In addition, the advancement of multi-omics technologies has enabled the molecular landscape of the endothelial-immunothrombotic storm to be deconstructed at a systems level. Techniques such as transcriptomics, proteomics, metabolomics, and single-cell sequencing allow for the systematic analysis of the molecular modules, perturbed signaling pathways, and cellular lineage reprogramming associated with endothelial activation, inflammatory amplification, immune exhaustion, and immunothrombosis. This reveals the mechanistic hallmarks of different storm stages and the heterogeneity among patients (59, 114).

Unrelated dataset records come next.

`src/rtl/seg7_scan_ctrl.sv`:
```
// Four-digit multiplexed 7-segment scan controller.
// One shared hex decoder is time-sliced across digits 0..3. Every digit slot
// opens with an anode-off guard interval (BLANK) before the digit is driven
// (SHOW). New data is double-buffered and only reaches the display at a
// frame boundary, so one frame never mixes old and new digits.
module seg7_scan_ctrl #(
    parameter int unsigned CNT_DIGIT = 50000,
    parameter int unsigned CNT_BLANK = 500
) (
    input  logic        clk,
    input  logic        rst_n,
    input  logic [15:0] value_in,
    input  logic [3:0]  dp_in,
    input  logic        blank_lz,
    input  logic        load,
    output logic        load_ack,
    output logic [0:6]  seg_out,
    output logic        dp_out,
    output logic [3:0]  an_out,
    output logic        frame_tick
);

    localparam int unsigned    CW        = (CNT_DIGIT > 1) ? $clog2(CNT_DIGIT) : 1;
    localparam logic [CW-1:0]  CNT_LAST  = CW'(CNT_DIGIT - 1);
    localparam logic [CW-1:0]  BLANK_END = CW'(CNT_BLANK);

    typedef enum logic {
        BLANK = 1'b0,
        SHOW  = 1'b1
    } state_e;

    // Scan timing
    logic [CW-1:0] cnt_q, cnt_d;
    logic [1:0]    digit_q, digit_d;
    state_e        state_q, state_d;
    logic          slot_wrap;
    logic          frame_end;

    // Pending (staging) register
    logic [15:0]   pend_val_q, pend_val_d;
    logic [3:0]    pend_dp_q, pend_dp_d;
    logic          pend_lz_q, pend_lz_d;
    logic          pend_flag_q, pend_flag_d;

    // Display register
    logic [15:0]   disp_val_q, disp_val_d;
    logic [3:0]    disp_dp_q, disp_dp_d;
    logic          disp_lz_q, disp_lz_d;
    logic          commit;

    // Registered outputs
    logic          ack_q, ack_d;
    logic          tick_q, tick_d;
    logic [0:6]    seg_q, seg_d;
    logic          dp_q, dp_d;
    logic [3:0]    an_q, an_d;

    // Output decode helpers
    logic [3:0]    nibble;
    logic          z1, z2, z3;
    logic          lz_hit;

    // Active-low hex glyphs, leftmost bit is segment a.
    function automatic logic [0:6] hex7(input logic [3:0] n);
        logic [0:6] g;
        unique case (n)
            4'h0: g = 7'b0000001;
            4'h1: g = 7'b1001111;
            4'h2: g = 7'b0010010;
            4'h3: g = 7'b0000110;
            4'h4: g = 7'b1001100;
            4'h5: g = 7'b0100100;
            4'h6: g = 7'b0100000;
            4'h7: g = 7'b0001111;
            4'h8: g = 7'b0000000;
            4'h9: g = 7'b0001100;
            4'hA: g = 7'b0001000;
            4'hB: g = 7'b1100000;
            4'hC: g = 7'b0110001;
            4'hD: g = 7'b1000010;
            4'hE: g = 7'b0110000;
            default: g = 7'b0111000;
        endcase
        return g;
    endfunction

    // Prescaler, digit index and BLANK/SHOW phase for the next cycle.
    always_comb begin
        slot_wrap = (cnt_q == CNT_LAST);
        frame_end = slot_wrap && (digit_q == 2'd3);
        cnt_d     = slot_wrap ? '0 : cnt_q + CW'(1);
        digit_d   = slot_wrap ? digit_q + 2'd1 : digit_q;
        state_d   = state_q;
        unique case (state_q)
            BLANK: if (cnt_d == BLANK_END) state_d = SHOW;
            SHOW:  if (slot_wrap)          state_d = BLANK;
            default: state_d = BLANK;
        endcase
    end

    // Double buffer: commit pending data at the frame boundary; a load on that
    // same edge is staged behind the commit rather than bypassing it.
    always_comb begin
        commit      = frame_end && pend_flag_q;
        pend_val_d  = pend_val_q;
        pend_dp_d   = pend_dp_q;
        pend_lz_d   = pend_lz_q;
        pend_flag_d = pend_flag_q;
        disp_val_d  = disp_val_q;
        disp_dp_d   = disp_dp_q;
        disp_lz_d   = disp_lz_q;
        if (commit) begin
            disp_val_d  = pend_val_q;
            disp_dp_d   = pend_dp_q;
            disp_lz_d   = pend_lz_q;
            pend_flag_d = 1'b0;
        end
        if (load) begin
            pend_val_d  = value_in;
            pend_dp_d   = dp_in;
            pend_lz_d   = blank_lz;
            pend_flag_d = 1'b1;
        end
        ack_d  = commit;
        tick_d = frame_end;
    end

    // Output decode from next-cycle state so outputs flip with the phase.
    always_comb begin
        nibble = disp_val_d[{digit_d, 2'b00} +: 4];
        z3     = (disp_val_d[15:12] == 4'h0);
        z2     = z3 && (disp_val_d[11:8] == 4'h0);
        z1     = z2 && (disp_val_d[7:4] == 4'h0);
        unique case (digit_d)
            2'd0:    lz_hit = 1'b0;
            2'd1:    lz_hit = z1;
            2'd2:    lz_hit = z2;
            default: lz_hit = z3;
        endcase
        lz_hit = lz_hit && disp_lz_d;

        an_d  = '1;
        seg_d = '1;
        dp_d  = 1'b1;
        if (state_d == SHOW) begin
            an_d  = ~(4'b0001 << digit_d);
            seg_d = lz_hit ? 7'b1111111 : hex7(nibble);
            dp_d  = ~disp_dp_d[digit_d];
        end
    end

    // Scan FSM with its registered outputs.
    always_ff @(posedge clk or negedge rst_n) begin
        if (!rst_n) begin
            cnt_q   <= '0;
            digit_q <= '0;
            state_q <= BLANK;
            an_q    <= '1;
            seg_q   <= '1;
            dp_q    <= 1'b1;
            ack_q   <= 1'b0;
            tick_q  <= 1'b0;
        end else begin
            cnt_q   <= cnt_d;
            digit_q <= digit_d;
            state_q <= state_d;
            an_q    <= an_d;
            seg_q   <= seg_d;
            dp_q    <= dp_d;
            ack_q   <= ack_d;
            tick_q  <= tick_d;
        end
    end

    // Pending and display data registers.
    always_ff @(posedge clk or negedge rst_n) begin
        if (!rst_n) begin
            pend_val_q  <= '0;
            pend_dp_q   <= '0;
            pend_lz_q   <= 1'b0;
            pend_flag_q <= 1'b0;
            disp_val_q  <= '0;
            disp_dp_q   <= '0;
            disp_lz_q   <= 1'b0;
        end else begin
            pend_val_q  <= pend_val_d;
            pend_dp_q   <= pend_dp_d;
            pend_lz_q   <= pend_lz_d;
            pend_flag_q <= pend_flag_d;
            disp_val_q  <= disp_val_d;
            disp_dp_q   <= disp_dp_d;
            disp_lz_q   <= disp_lz_d;
        end
    end

    assign load_ack   = ack_q;
    assign frame_tick = tick_q;
    assign seg_out    = seg_q;
    assign dp_out     = dp_q;
    assign an_out     = an_q;

endmodule

```
`config.mk`:
```
export PLATFORM = sky130hd
export DESIGN_NAME = seg7_scan_ctrl
export DESIGN_NICKNAME = d
export VERILOG_FILES = /design/src/rtl/seg7_scan_ctrl.sv
export SDC_FILE = /design/constraint.sdc
export NUM_CORES = 1
export LEC_CHECK = 0
export CELL_PAD_IN_SITES_DETAIL_PLACEMENT = 0
export CELL_PAD_IN_SITES_GLOBAL_PLACEMENT = 1
export CORE_MARGIN = 2
export CORE_UTILIZATION = 40
export CTS_CLUSTER_DIAMETER = 60
export DETAILED_ROUTE_END_ITERATION = 16
export PLACE_DENSITY = 0.76
export SYNTH_ARGS = -nofsm -noshare
export SYNTH_HDL_FRONTEND = slang
export SYNTH_SLANG_ARGS = --single-unit
```
`constraint.sdc`:
```
create_clock -name clk -period 3.3 [get_ports clk]
set_input_delay 0.33 -clock clk [delete_from_list [all_inputs] [get_ports clk]]
set_output_delay 0.33 -clock clk [all_outputs]
set_load 0.05 [all_outputs]
```
==> impl_metrics.ini <==
[timing]
fin_crit_sh_pct = 93.1
fin_skew_ns = 0.0129
finalSetupViolCount = 0
fmax_ghz = 0.326
setup-tns-final_ns = 0
layout_min_cycle_time_ns = 3.07
hold_viol = 0
slew_viol_final = 0
tightest_slew_ns = 0.934
slew_headroom_pct = 37.7
rsz0062_at_grt = no

[placement]
hpwl_mm = 5.16
place.gp.congestion = 0.819
numPortBuffers = 37

[final_layout]
antenna_cells = 0
drive_gt1_share_pct = 27.0
layout.nets = 405
fin_util_pct = 50.0
syn2layout_area_growth_pct = 23.0

[logic_synthesis]
synth-seq-cells = 76
synthArstFlopShare_pct = 100
yosysWarnings = 0
synth_nets = 347
synth_area_leader_cell = dfrtp_1
synth_common_cells = dfrtp_1, nand2_1, mux2_2, mux2i_1, inv_1
synthFlopType = dfrtp_1
synth_cell_types = 61
synth_edf_count = 0
synth_cells = 315
syn-mean-instance-area_sq_um = 11.8
yosysSeqAreaShare_pct = 51.5
synth_area_sq_um = 3720
yosysTopAreaCellShare_pct = 43.0
yosysMostFrequentCell = dfrtp_1
netlist_top_cells_area = dfrtp_1, dfstp_2, mux2_2, mux2i_1, nand2_1

[die]
num_rows = 35
die_h_um = 100
die_area_sq_um = 10100
core_area_sq_um = 9150
io_pins = 38
die_w_um = 100
start_util_pct = 40.7

[detailed_routing]
routedWlPerCell_um = 14.7
drcViolationCount = 0
routed_wl_mm = 7.21
vias = 2538
antenna_left = 0
routed_via_density = 5.19
drt_pass1_iterations = 4
first_iter_violations = 108

[worst_setup_path]
crit_required_ns = 3.56
worstPathArrival_ns = 3.33
timing_worst_setup_path_type = register to register
crit_path_end_kind = register
critical_path.max_fanout = 6
start_kind = register

[outcome]
outcome = finished clean

[pwr]
p_per_area_nw_per_um2 = 389
ir_drop_v = 0.000262
leakage_nw = 2.12
power_mw = 1.78

[grt]
grt_pass1_vias = 2451
grt_max_degree = 77
grt.total_usage_pct = 15.9
grt_pass1_wl_mm = 12.5
grt_overflow = 0
antenna_found_initial = 0

[worst_hold_path]
hp-class = input port to async pin

[cts]
clk_pin_slew_ns = 0.08
clkSinkCount = 76
clock_latency_ns = 0.35
htreeDepth = 3
cts_made_buffers = 9
cts_buffer_depth = 2
postCtsHoldBufs = 0
cts_tree = yes
root_buffer = clkbuf_8

[run]
maxCapViolations = 0
[cells by family after synthesis]
kind of cell               count (synthesis)  synth area share [%]
AOI/OAI and AO/OA                         39                  8.37
xor gates and xnor gates                  16                  4.27
adders and majority gates                  8                  2.69
buffers and inverters                     31                  4.24
DFF                                       76                  51.5
muxes                                     48                  14.3
and+or+nand+nor                           97                  14.6
[critical path, stage by stage (launching register included)]
cell,delay (ns)
dfrtp_2,0.45
or3_4,0.36
or4_4,0.51
o21ai_4,0.20
and2_4,0.22
mux2i_1,0.21
mux2_4,0.22
inv_2,0.07
ha_4,0.27
inv_1,0.05
mux4_1,0.19
nor2_1,0.04
o31ai_1,0.20
[final cells by class]
class	instances	area (sq um)
Clock buffer	9	124
Clock inverter	7	83.8
Fill cell	830	4570
Inverter	18	75.1
Multi-Input combinational cell	208	1690
Sequential cell	76	1920
Tap cell	111	139
Timing Repair Buffer	60	553
[flip-flops by register name, indices dropped and copies added, names as in the netlist, 2 cells and up]
name        flops
disp_val_q     16
seg_out         7
pend_val_q     16
an_out          4
cnt_q          16
disp_dp_q       4
pend_dp_q       4
digit_q         2
[where the power goes]
part	switching (mW)	internal, mW
clock network	0.373	0.361
registers	0.0156	0.957
logic	0.0302	0.0468
total	0.418	1.36
[per-stage QoR]
step | setup WS, ns | hold WS (ns) | area, sq um | instances
after floorplan | 0.0195 | 0.0344 | 3760 | 315
after global placement | 0.171 | 0.469 | 4350 | 471
after detailed placement | 0.0535 | 0.470 | 4350 | 471
after CTS | 0.0197 | 0.153 | 4560 | 487
after global routing | 0.0192 | 0.193 | 4580 | 489
final | 0.229 | 0.130 | 4580 | 489
[cells in the final DEF, fill, tap and decap left out, drive strengths merged, types with 7 or more instances in the layout]
cell	count
buf	24
clkbuf	9
clkdlybuf4s50	36
dfrtp	64
dfstp	12
ha	8
inv	19
mux2	29
mux2i	18
nand2	29
nand3	7
nand4	11
nor2	16
o21ai	10
xnor2	9
xor2	7
[repair_timing]
item | in CTS | in global routing
setup buffers | 0 | 2
endpoints found under the setup margin | 0 | 6
resized for setup | 0 | 1
[layer usage]
metal	vias to the layer above	part of all wire (%)	global-route usage, %
li1	1248	-	-
met1	1229	52	23.9
met2	59	44	22.5
met3	2	3.7	3.26
met4	0	0.36	6.32
met5	-	0	0
[final timing paths]
check	slack [ns]	cells after the start	endpoint	start
min in group clk	0.49	2	disp_val_q[1]	disp_val_q[1]
worst min register to register	0.49	2	disp_val_q[1]	disp_val_q[1]
worst max register to register	0.23	12	seg_out[3]	cnt_q[11]
max in group asynchronous	2.54	1	cnt_q[11]	rst_n
worst max-delay path	0.23	12	seg_out[3]	cnt_q[11]
worst min-delay path	0.13	1	cnt_q[14]	rst_n
(Power assumes the default switching activity.)
==> config.mk <==
export PLATFORM = sky130hd
export DESIGN_NAME = elm_layer_sched
export DESIGN_NICKNAME = d
export VERILOG_FILES = /design/src/rtl/elm_layer_sched.sv
export SDC_FILE = /design/constraint.sdc
export NUM_CORES = 1
export LEC_CHECK = 0
export CAP_MARGIN = 20
export CORE_UTILIZATION = 49
export DETAILED_ROUTE_END_ITERATION = 10
export PLACE_DENSITY_LB_ADDON = 0.2
export SYNTH_ARGS = -nofsm -noshare
export SYNTH_HDL_FRONTEND = slang
export SYNTH_SLANG_ARGS = --single-unit
==> constraint.sdc <==
create_clock -name clk -period 9.9 [get_ports clk]
set_input_delay 2.475 -clock clk [delete_from_list [all_inputs] [get_ports clk]]
set_output_delay 2.475 -clock clk [all_outputs]
set_load 0.02 [all_outputs]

Several studies indicate that in both COVID-19 and non-COVID-19 sepsis, non-survivors consistently exhibit sustained gene expression dysregulation. This includes persistent suppression of T cell signaling alongside continuous overactivation of innate immune and metabolism-related pathways, constituting an immunodysfunctional phenotype that is difficult to reverse (94, 96, 110). These conserved molecular imbalances across diseases suggest that high-dimensional mechanistic information is more indicative of critical disease junctures than traditional clinical parameters.
However, multi-omics data are challenging to apply directly in clinical settings. There is an urgent need to distill this information into biomarker panels that can be tested at the bedside. Given that individual biomarkers often exhibit non-linear and interdependent dynamic changes during the disease course, the research focus should shift from single indicators to mechanism-based combinatorial signatures. A multi-dimensional biomarker panel constructed around the key nodes of the storm (Table 3) holds promise for dynamically assessing disease status, identifying optimal therapeutic windows, and enabling more precise, individualized patient management.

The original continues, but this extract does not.